Relationship and change: Orientation about continuous and discreet function and the concept of limit value. Properties of polynomial functions of a higher degree. The terms secant, key, change ratio and derivatives for a function. Derivation and use of derivation rules for power and exponential functions as well as sums of functions. Introduction of the number e and its properties. Algebraic and graphical methods for determining the value of derivatives for a function. Relationship between a function's graph and the function's first and second derivatives. The concepts of primitive function and definite integral as well as the relationship between integral and derivative. Determination of simple integrals in applications that are relevant to subsequent courses.
Course 2: Physics
After this course, the student has acquired the physics knowledge required to be able to assimilate subsequent courses in control technology, automation, and instrument technology. The course is based on LTU's courses Physics G1 and Physics G2 which are given for the technical base year.
From Physics G1:
- Introduction (5%): Physical quantities, concepts, models, measurements and measured values.
- Mechanics (25%): Newton's laws, density and pressure, energy and work, effect.
- Thermodynamics (20%): The main theorems of thermodynamics, phases and phase transitions, temperature and heating, efficiency in energy conversion, heat transport.
- Electrical engineering (20%): Repetition and basic electrical engineering, field strength, potential, measurement, electrical energy and electrical circuits. Kirchoff's Laws.
From Physics G2:
- Electromagnetic induction (30%): magnetic field and magnetic flux, Hall effect, mass spectrometry, Lenz law, eddy currents, self-induction and inductance, capacitor.
Course 3: Control Engineering 6 credits
After the course the student should be able to:
- Explain the function and limitations of the classic PID controller
- Classify industrial processes into some common types and model them based on measurement data
- Apply some methods for regulator trimming based on a process model
- Assess control performance based on measurement data and use this for controller trimming
- Describe the purpose and give examples of areas of use for some common regulator structures
- Perform troubleshooting on a control circuit and find faults in actuators, poor tuning, etc.
PID controller: Definition, function, constraints
Processes: KLT processes, integrating processes, downtime processes
Process modeling: Step response modeling, frequency modeling
Regulator tuning: Lambda tuning, jail time tuning, circuit shaping
Control performance: Speed, noise sensitivity
Regulator structures: Feedforward, cascade control, quota control, etc
Practical aspects, troubleshooting
Course 4: Industrial Automation 6 credits
After the course the student should be able to:
- Understand fundamental principles and functionality of basic elements of automation systems
- Analyze a real problem from an automation perspective and thus be able to assess both engineering and financial aspects
- Identify and select sensors and actuators to create and integrate industrial automation solutions
- Create and integrate a classic relay-based automation system
- Have basic knowledge of industrial networks
Introduction: Basic elements in automation systems, automation levels, process industry, continuous and discreet regulation, computer-based regulation
Hardware components: Sensors, actuators, relays
Synthesis of industrial automation systems: The latch principle, examples, applications
Industrial networks: Properties
Industrial PID control: Autotuning, PLCs
After this course, the student has acquired the physics knowledge required to be able to assimilate subsequent courses in control technology, automation, and instrument technology.The course is based on LTU's courses Physics G1 and Physics G2 which are given for the technical base year.

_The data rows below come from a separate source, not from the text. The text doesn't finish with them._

$ cat ./run.sh
#!/bin/bash
# OpenROAD 26Q1-2900-gdf79404cd8, Yosys 0.63+post, stock flow scripts
make -C /OpenROAD-flow-scripts/flow DESIGN_CONFIG=/design/flow/config.mk WORK_HOME=/design/flow/orfs finish
$ cat ./config.mk
export PLATFORM = sky130hd
export DESIGN_NAME = alu
export DESIGN_NICKNAME = alu
export VERILOG_FILES = /design/flow/design.v
export SDC_FILE = /design/flow/constraint.sdc
export NUM_CORES = 4
export LEC_CHECK = 1
export CORE_UTILIZATION = 50
$ cat ./constraint.sdc
current_design alu

set clk_period 14.6
set clk_io_pct 0.2

create_clock -name clk0 -period $clk_period

set non_clock_inputs [all_inputs -no_clocks]
set_input_delay [expr $clk_period * $clk_io_pct] -clock clk0 $non_clock_inputs
set_output_delay [expr $clk_period * $clk_io_pct] -clock clk0 [all_outputs]
$ cat ./design.v
package libMdlu;
    parameter MDLU_MULT = 0;
    parameter MDLU_DIV = 1;
    parameter MDLU_ZERO = 2;
endpackage
package libAlu;
    parameter ALU_ADD = 0;
    parameter ALU_AND = 1;
    parameter ALU_LUI = 2;
    parameter ALU_OR = 3;
    parameter ALU_SLL = 4;
    parameter ALU_SLT = 5;
    parameter ALU_SRA = 6;
    parameter ALU_SRL = 7;
    parameter ALU_SUB = 8;
    parameter ALU_ZERO = 9;
    parameter ALU_MULT = 10;
    parameter ALU_DIV = 11;
    parameter ALU_MFHI = 12;
    parameter ALU_MFLO = 13;
    parameter ALU_NOR = 14;
    parameter ALU_XOR = 15;
endpackage
package libInstructions;
    parameter R =    6'b000000;
    parameter J =    6'b000010;
    parameter BEQ =  6'b000100;
    parameter BNE =  6'b000101;
    parameter SLT =  6'b101010;
    parameter LW =   6'b100011;
    parameter SW =   6'b101011;
    parameter LUI =  6'b001111;
    parameter ADDI = 6'b001000;
    parameter ANDI = 6'b001100;
    parameter ORI =  6'b001101;
    parameter XORI = 6'b001110;
    parameter SLTI = 6'b001010;
endpackage
package libFunctions;
    parameter FUNC_ADD = 6'b100000; 
    parameter FUNC_SUB = 6'b100010;
    parameter FUNC_SLLV = 6'b000100;
    parameter FUNC_SRLV = 6'b000110;
    parameter FUNC_SRAV = 6'b000011;
    parameter FUNC_AND = 6'b100100;
    parameter FUNC_OR = 6'b100101;
    parameter FUNC_XOR = 6'b100110;
    parameter FUNC_SLT = 6'b101010;
    parameter FUNC_MULT = 6'b011000;
    parameter FUNC_DIV = 6'b011010;
    parameter FUNC_MFHI = 6'b010000;
    parameter FUNC_MFLO = 6'b010010;
endpackage
package libAritimeticalControl;
    parameter ARCTRL_ZERO = 0;
    parameter ARCTRL_FUNC = 1;
    parameter ARCTRL_ADD = 2;
    parameter ARCTRL_SUB = 3;
    parameter ARCTRL_LU = 4;
    parameter ARCTRL_AND = 5;
    parameter ARCTRL_OR = 6;
    parameter ARCTRL_XOR = 7;
    parameter ARCTRL_SLT = 8;
endpackage
import libAlu::*;
module alu(
    input logic reset,
    input logic [3:0] control,
    input logic [31:0] numberA,
    input logic [31:0] numberB,
    output logic [31:0] result,
    output logic zero);
    always_comb begin
        if(reset) begin
            result <= 0;
        end
        else begin
            case (control)
                ALU_ADD: result <= numberA + numberB;
                ALU_SUB: result <= numberA - numberB;
                ALU_AND: result <= numberA & numberB;
                ALU_OR:  result <= numberA | numberB;
                ALU_XOR: result <= numberA ^ numberB;
                ALU_NOR: result <= ~(numberA | numberB);
                ALU_LUI: result <= {numberB[15:0],{16'b0}};
                ALU_SLL: result <= numberB << numberA[4:0];
                ALU_SLT: result <= (numberA[31] != numberB[31]) ? ({{31'b0}, numberA[31]}) : ({{31'b0}, numberA < numberB});
                ALU_SRA: result <= $signed(numberB) >>> numberA[4:0];
                ALU_SRL: result <= numberB >> numberA[4:0];
                ALU_ZERO: result <= 0;
                default:  result <= 0;
            endcase
        end
    end
    assign zero = (result == 0);
endmodule
==> notes.md <==
run metrics: Mapped Cells=1,533, Worst setup endpoint=zero, MaxCap Viol Count=0, met2 routed WL=22,800 um, Yosys Instances=1,533, Setup crit end kind=output port, layout cell share with drive strength beyond 1=10.6%, Die X=between 100 and 150 um, Int Pwr=approximately 180 uW, Crit. Startpoint=numberA[4], dominant logic cell type in the layout=nor2_1, Crit-path slowest cell=clkinv_1, Mean Syn Cell Area=6.96 um2, min cycle time layout=11,960 ps, Final Hold Viols=0, status=completed, gr ovfl total=0, Post-DP Area=11,700 um2, Slew HR=31.9%, count of cell types in the netlist=85, final setup violation count=0, Leakage=0.00457 uW, vertical die size=148 um, finished layout cell area=11,700 um2, Vias per Instance=7.73, crit path DAT=9040 ps, first-pass GRT wire length=83,600 um, Top cells excl fill/tap=156 x nor2_1, 134 x a21oi_1, 125 x nand2_1, routed length on met1=20,600 um, Synth Seq Share=0%, first-pass iteration count of the detailed router=8, worst hold-check path type=input port to output port, Yosys top cell by area=mux4_2, sequential cells=0, Layout area overhead=10.1%, Least-Margin Pin Slew=approximately 1000 ps, Tot Pwr=~480 uW, Storage cell area=0 um2, hold slack=7030 ps, critical path peak fanout=36, All-Layer GR Usage=53.3%, CLK BUF=0, Max Clock Freq=83.6 MHz, Max-area cell share=13.1%, setup TNS=0 ps, DRT iter0 DRCs=1,929, Chip Footprint=21,900 um2, core area=approximately 21,000 um2, YS warnings=1, VDD IR-drop max=0.0000438 V, main area contributors=mux4_2 13%, ha_1 12%, a21oi_1 6.3%, period utilization=81.9%, Antenna Nets Post-Route=0, P_sw=309 uW, DR WL met3=9150 um, # rows=53, RSZ-0062 raised after global routing=false, cell area after synthesis=around 11,000 um2, Pwr per Cell Area=41.3 nW/um2, Initial Util=about half, Port Buf Inserts=between 100 and 150, Placer Congestion=1.12, Post-CTS Repair Setup Buffers=0, largest net degree at the start of global routing=roughly 62, Final Slew Violations=0, initial antenna violation count=1, Sw Ratio=between 60% and 70%, Log Warnings=104, Hold Path Cell Cnt=7, via count=roughly 14k, Routed WL per cell=31.7 um, post-DP HPWL=43,400 um, DR top layer=met5, cells along the critical path=clkdlybuf4s50_1 -> buf_4 -> clkinv_1 -> ha_1 -> and2_1 -> a221oi_1 -> a21oi_1 -> nor2_1 -> o21ai_0 -> xnor2_1 -> nor2_1 -> o41ai_1 -> or4b_1 -> nor4_1 -> and4b_1 -> clkdlybuf4s50_1, number of remaining DRC errors=0, worst setup path class=input port to output port, post-CTS resize count=0, I/O pins=102, crit path launch type=input port, WL final=57,300 um, yosys stat chip area=about 11,000 um2, Largest stage delay, worst path=slightly below 700 ps, hold buffers post-CTS=0, Req. time, crit path=11,680 ps, vias in the first global route=12.7k
-- Yosys cell counts (all sizes together), types with 14 or more instances --
cell type and number:
o21ai 85, nor2 156, a31oi 18, nor2b 14
nor4 19, ha 103, a221oi 24, o211ai 22
clkbuf 91, buf 53, nand2 126, nand3 36
a21oi 135, inv 99, mux4 62, a211oi 28
o31ai 21, a21o 14, mux2i 55, mux2 22
o22ai 37, nor3 41, xnor2 21, nand4 22
-- how the worst min path moves through the flow --
stage          start        end  slack [ps]
6_report  control[0]  result[6]        7030
5_1_grt   control[0]  result[6]        7100
4_1_cts   control[0]  result[6]        7020
-- layer usage --
layer,GRT usage (%),vias up
li1,-,5853
met1,70.2,6444
met2,73.8,1369
met3,21.3,305
met4,30.1,6
met5,5.00,-
-- critical path: cells and delay by family --
kind	cells	cell delay, ps
AOI/OAI and AO/OA	4	1330
xor gates and xnor gates	1	160
buffers and inverters	4	1980
adders and majority gates	1	660
and+or+nand+nor	6	1950
-- per-stage QoR --
stage	utilization [%]	instances	setup slack (ps)
after global routing	56.0	1807	2520
after floorplan	-	1533	4950
after global placement	56.0	1807	3090
final	56.0	1809	2640
after CTS	56.0	1807	2970
after detailed placement	56.0	1807	2980
-- kinds of logic (layout without fill, tap and decap cells) --
family,count (synthesis),after routing,synth area share [%]
xor gates and xnor gates,23,23,1.89
AOI/OAI and AO/OA,525,525,33.3
muxes,139,139,20.8
adders and majority gates,105,105,12.5
and+or+nand+nor,497,497,22.4
buffers and inverters,244,243,9.18
other,0,2,0
-- area by class of cell --
type	count	area, um2
Multi-Input combinational cell	1289	9710
Fill cell	2056	9210
Timing Repair Buffer	143	1310
Inverter	100	375
Tap cell	275	344
Antenna cell	2	5.00
-- power by group through the flow --
stage / clock network (uW) / registers [uW] / logic (uW)
global route: 0 / 0 / 503
CTS: 0 / 0 / 458
No activity file was given, so power comes from the tool's default toggle rates.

Course 5: Measurement Technology 6 credits
After the course, the student must have a basic understanding of the principles commonly used in industry for sensors and measuring systems. The student must also be able to use these sensor principles for collecting measurement data, and have an understanding of how these are affected by external disturbances.
Sensors for pressure (resistive, capacitive), weight, gas and liquid flow (ultrasound, resistive, optical), material flow (weight + speed, optical), level / distance (laser, radar, ultrasound), and temperature (resistive, thermoelectric) .
Principles for collecting measurement data; amplifiers: differential amplifiers, operational amplifiers, filters, bandwidths.
Conversion analog - digital; principle and use in microprocessor systems.
External influence of measuring systems; EMC and other disturbances.
Access to a computer / PC with an Internet connection is a prerequisite for participants to be able to take part in web-based lectures and digital training material.
Course literature for each course module is presented in connection with the start of the course. The costs for course literature are not included in the commissioned training.